The White House says the order would also establish an interagency task force on reproductive access that will include the attorney general and will be led by HHS and the White House Gender Policy Council. Friday’s order would build upon a series of actions already taken by the Biden administration in the wake of Dobbs, including an additional $3 million to HHS-funded providers and clinics, paid leave for federal workers traveling for reproductive health care, and the Department of Defense ensuring protections for DoD civilians and members of the military and their families also seeking such care.
In the days since the court issued its ruling in Dobbs v. Jackson Women’s Health Organization, many in Biden’s party have called on the president to take swift action, particularly after a Democratic-led attempt to codify Roe into law earlier this year failed in the Senate.
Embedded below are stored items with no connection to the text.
Source: an optimization exercise on an open RTL-to-GDS flow (aim: small area, a short achievable clock period and few clock cycles). Production flows keep margins and buffers that such runs may drop.

==> run D: inputs <==
==> flow/design.v <==
package ppts_pkg;
  localparam int unsigned NEED_W     = 7;
  localparam int unsigned DUR_W      = 5;
  localparam int unsigned PRIO_W     = 2;
  localparam int unsigned CNT_W      = 32;
  localparam logic [DUR_W-1:0]  MaxDuration = 5'd20;
  localparam logic [PRIO_W-1:0] PrioBlock   = 2'd3;
  typedef enum logic [1:0] {
    STATUS_QUEUED  = 2'd0,
    STATUS_REFUSED = 2'd1,
    STATUS_INVALID = 2'd2,
    STATUS_TICK    = 2'd3
  } status_e;
  typedef enum logic {
    OP_TICK   = 1'b0,
    OP_SUBMIT = 1'b1
  } op_e;
  typedef struct packed {
    logic              operation;
    logic [NEED_W-1:0] task_processors;
    logic [DUR_W-1:0]  task_duration;
  } req_t;
  typedef struct packed {
    logic [1:0]        status;
    logic [6:0]        free_processors;
    logic [4:0]        queue_length;
    logic [6:0]        running_count;
    logic [4:0]        started_now;
    logic [6:0]        finished_now;
    logic [CNT_W-1:0]  tick_total;
    logic [CNT_W-1:0]  idle_total;
    logic [CNT_W-1:0]  completed_total;
    logic [CNT_W-1:0]  refusal_total;
  } res_t;
  typedef struct packed {
    logic [NEED_W-1:0] need;
    logic [DUR_W-1:0]  dur;
    logic [PRIO_W-1:0] prio;
  } wait_t;
  typedef struct packed {
    logic [NEED_W-1:0] need;
    logic [CNT_W-1:0]  due;
  } run_t;
endpackage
Some Democrats remain reluctant to change Senate rules, namely the filibuster, to pass protections along party lines. (Biden has since supported a narrow carve-out to the filibuster to specifically protect abortion access.) Even before the Supreme Court issued its ruling, following the leak of a draft opinion to Politico, Biden said his administration was looking into the use of executive orders to protect women’s reproductive rights. “There’s some executive orders I could employ, we believe—we’re looking at that right now,” Biden said in an interview with Jimmy Kimmel last month.
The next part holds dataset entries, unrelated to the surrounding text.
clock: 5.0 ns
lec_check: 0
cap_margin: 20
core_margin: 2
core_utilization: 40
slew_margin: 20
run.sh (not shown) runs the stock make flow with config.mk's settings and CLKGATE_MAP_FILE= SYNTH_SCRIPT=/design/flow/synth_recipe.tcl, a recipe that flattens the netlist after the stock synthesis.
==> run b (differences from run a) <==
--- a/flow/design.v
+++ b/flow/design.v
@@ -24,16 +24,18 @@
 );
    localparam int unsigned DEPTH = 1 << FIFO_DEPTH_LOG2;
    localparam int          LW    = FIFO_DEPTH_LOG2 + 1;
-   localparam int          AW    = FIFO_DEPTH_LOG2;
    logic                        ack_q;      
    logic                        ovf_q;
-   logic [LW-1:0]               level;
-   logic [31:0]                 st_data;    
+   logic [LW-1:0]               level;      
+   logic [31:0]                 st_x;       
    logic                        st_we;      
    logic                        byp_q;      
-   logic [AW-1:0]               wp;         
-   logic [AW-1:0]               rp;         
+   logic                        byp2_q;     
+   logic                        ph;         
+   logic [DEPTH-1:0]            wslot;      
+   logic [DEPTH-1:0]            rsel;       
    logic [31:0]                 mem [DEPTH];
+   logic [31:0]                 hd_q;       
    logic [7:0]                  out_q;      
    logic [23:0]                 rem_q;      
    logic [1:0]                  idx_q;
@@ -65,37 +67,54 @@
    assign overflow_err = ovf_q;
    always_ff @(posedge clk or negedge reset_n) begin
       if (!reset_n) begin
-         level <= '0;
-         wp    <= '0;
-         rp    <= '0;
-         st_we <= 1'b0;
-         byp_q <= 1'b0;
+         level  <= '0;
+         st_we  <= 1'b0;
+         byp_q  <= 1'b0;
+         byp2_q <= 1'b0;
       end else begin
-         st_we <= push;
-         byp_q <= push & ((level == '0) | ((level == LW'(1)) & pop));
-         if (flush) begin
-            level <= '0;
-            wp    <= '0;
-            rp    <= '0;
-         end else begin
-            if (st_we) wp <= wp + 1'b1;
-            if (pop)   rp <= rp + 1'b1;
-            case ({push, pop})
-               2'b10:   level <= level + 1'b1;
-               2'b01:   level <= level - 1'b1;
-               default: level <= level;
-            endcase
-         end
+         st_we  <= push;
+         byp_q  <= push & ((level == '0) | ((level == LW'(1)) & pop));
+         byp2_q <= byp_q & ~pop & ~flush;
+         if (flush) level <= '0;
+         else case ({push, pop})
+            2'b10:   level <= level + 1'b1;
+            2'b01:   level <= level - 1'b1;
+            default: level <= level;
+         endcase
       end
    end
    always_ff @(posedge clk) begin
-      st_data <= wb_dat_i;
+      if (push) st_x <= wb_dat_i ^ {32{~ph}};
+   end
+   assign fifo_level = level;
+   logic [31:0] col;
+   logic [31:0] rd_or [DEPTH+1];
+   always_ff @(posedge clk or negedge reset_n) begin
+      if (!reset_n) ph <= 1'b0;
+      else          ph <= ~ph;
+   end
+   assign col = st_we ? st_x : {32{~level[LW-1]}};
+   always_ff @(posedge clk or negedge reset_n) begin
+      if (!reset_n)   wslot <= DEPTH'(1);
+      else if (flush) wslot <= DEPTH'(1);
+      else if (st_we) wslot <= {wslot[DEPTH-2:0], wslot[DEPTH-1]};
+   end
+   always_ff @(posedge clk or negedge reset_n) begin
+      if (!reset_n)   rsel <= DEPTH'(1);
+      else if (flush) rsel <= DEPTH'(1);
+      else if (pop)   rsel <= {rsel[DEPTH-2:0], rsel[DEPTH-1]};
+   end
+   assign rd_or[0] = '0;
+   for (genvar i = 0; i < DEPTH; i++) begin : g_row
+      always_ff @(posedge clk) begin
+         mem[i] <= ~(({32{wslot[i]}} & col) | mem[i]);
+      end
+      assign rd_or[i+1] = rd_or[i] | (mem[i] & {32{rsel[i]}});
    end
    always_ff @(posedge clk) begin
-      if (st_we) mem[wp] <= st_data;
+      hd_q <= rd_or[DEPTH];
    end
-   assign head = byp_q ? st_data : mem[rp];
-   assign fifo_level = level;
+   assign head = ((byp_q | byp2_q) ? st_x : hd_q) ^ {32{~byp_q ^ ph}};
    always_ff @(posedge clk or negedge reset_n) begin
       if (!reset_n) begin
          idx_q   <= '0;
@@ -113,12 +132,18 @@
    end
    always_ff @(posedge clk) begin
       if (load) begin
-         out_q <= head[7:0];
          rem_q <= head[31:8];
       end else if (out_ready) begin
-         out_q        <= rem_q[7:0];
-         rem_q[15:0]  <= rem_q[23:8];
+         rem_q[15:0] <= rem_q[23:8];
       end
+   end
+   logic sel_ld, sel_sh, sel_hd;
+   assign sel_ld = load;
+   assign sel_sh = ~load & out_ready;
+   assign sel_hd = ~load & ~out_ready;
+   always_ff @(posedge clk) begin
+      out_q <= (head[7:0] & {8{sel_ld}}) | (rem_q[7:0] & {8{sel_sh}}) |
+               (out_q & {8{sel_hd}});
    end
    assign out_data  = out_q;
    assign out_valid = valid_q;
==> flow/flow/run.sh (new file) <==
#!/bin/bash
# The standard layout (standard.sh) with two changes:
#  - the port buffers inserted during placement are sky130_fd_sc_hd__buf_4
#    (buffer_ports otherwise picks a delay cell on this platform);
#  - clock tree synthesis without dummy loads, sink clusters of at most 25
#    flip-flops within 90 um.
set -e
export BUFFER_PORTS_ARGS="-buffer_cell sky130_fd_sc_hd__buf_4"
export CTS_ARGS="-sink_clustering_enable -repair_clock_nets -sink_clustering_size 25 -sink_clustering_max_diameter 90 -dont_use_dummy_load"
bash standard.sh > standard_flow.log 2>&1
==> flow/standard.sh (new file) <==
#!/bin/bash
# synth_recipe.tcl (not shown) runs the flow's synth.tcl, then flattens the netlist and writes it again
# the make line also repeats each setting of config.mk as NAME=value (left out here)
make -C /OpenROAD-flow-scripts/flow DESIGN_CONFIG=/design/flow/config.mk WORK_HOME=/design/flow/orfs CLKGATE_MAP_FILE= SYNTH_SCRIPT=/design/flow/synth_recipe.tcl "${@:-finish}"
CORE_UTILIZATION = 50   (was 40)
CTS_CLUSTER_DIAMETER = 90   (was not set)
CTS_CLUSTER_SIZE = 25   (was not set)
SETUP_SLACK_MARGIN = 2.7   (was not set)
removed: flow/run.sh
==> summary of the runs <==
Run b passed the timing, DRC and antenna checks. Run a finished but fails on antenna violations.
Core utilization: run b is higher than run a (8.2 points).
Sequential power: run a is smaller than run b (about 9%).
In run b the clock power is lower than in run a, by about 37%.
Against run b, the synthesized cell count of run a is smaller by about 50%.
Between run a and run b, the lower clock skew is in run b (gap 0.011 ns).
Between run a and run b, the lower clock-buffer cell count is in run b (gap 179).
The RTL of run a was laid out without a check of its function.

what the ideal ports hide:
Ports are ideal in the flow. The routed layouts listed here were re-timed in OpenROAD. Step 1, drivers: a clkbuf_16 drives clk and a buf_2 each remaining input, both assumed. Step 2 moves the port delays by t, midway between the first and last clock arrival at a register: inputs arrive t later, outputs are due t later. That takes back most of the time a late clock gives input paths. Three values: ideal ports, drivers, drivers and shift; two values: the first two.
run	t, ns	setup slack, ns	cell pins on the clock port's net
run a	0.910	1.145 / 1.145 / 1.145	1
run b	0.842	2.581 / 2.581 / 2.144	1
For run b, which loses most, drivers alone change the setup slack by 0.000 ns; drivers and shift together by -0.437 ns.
Just within the two weeks since the ruling, more than a dozen states either have banned abortions in all or most cases or have bans set to take effect within the coming days or weeks. More than half a dozen other states have abortion bans waiting in the wings, pending legal action.
But those within his own party have criticized Biden for not acting boldly enough to address these sudden losses of women’s rights. Lawmakers like Representative Alexandria Ocasio-Cortez and Senator Elizabeth Warren demanded the White House look into using federal lands to set up emergency abortion clinics, a proposal the White House said would have “dangerous ramifications.” Biden has also been dogged by reports that he had allegedly planned to nominate an antiabortion judge to a lifetime appointment in a deal with Mitch McConnell on the day the Supreme Court overturned Roe.
The full repercussions of the Dobbs ruling have yet to come into focus. The political landscape regarding abortion access across the country is shifting every day, leaving more than half the country in limbo. And with Roe overturned, antiabortion lawmakers are seizing an opportunity to restrict women’s access to reproductive health services, introducing legislation that, for example, eclipses just banning abortion but goes as far as criminalizing women who have abortions and those who provide them. But to what extent the Biden administration’s executive order will mitigate the draconian legislation being introduced remains to be seen.
Biden is expected to speak from the Roosevelt Room alongside Vice President Kamala Harris and Health and Human Services Secretary Xavier Becerra Friday morning to sign the executive order.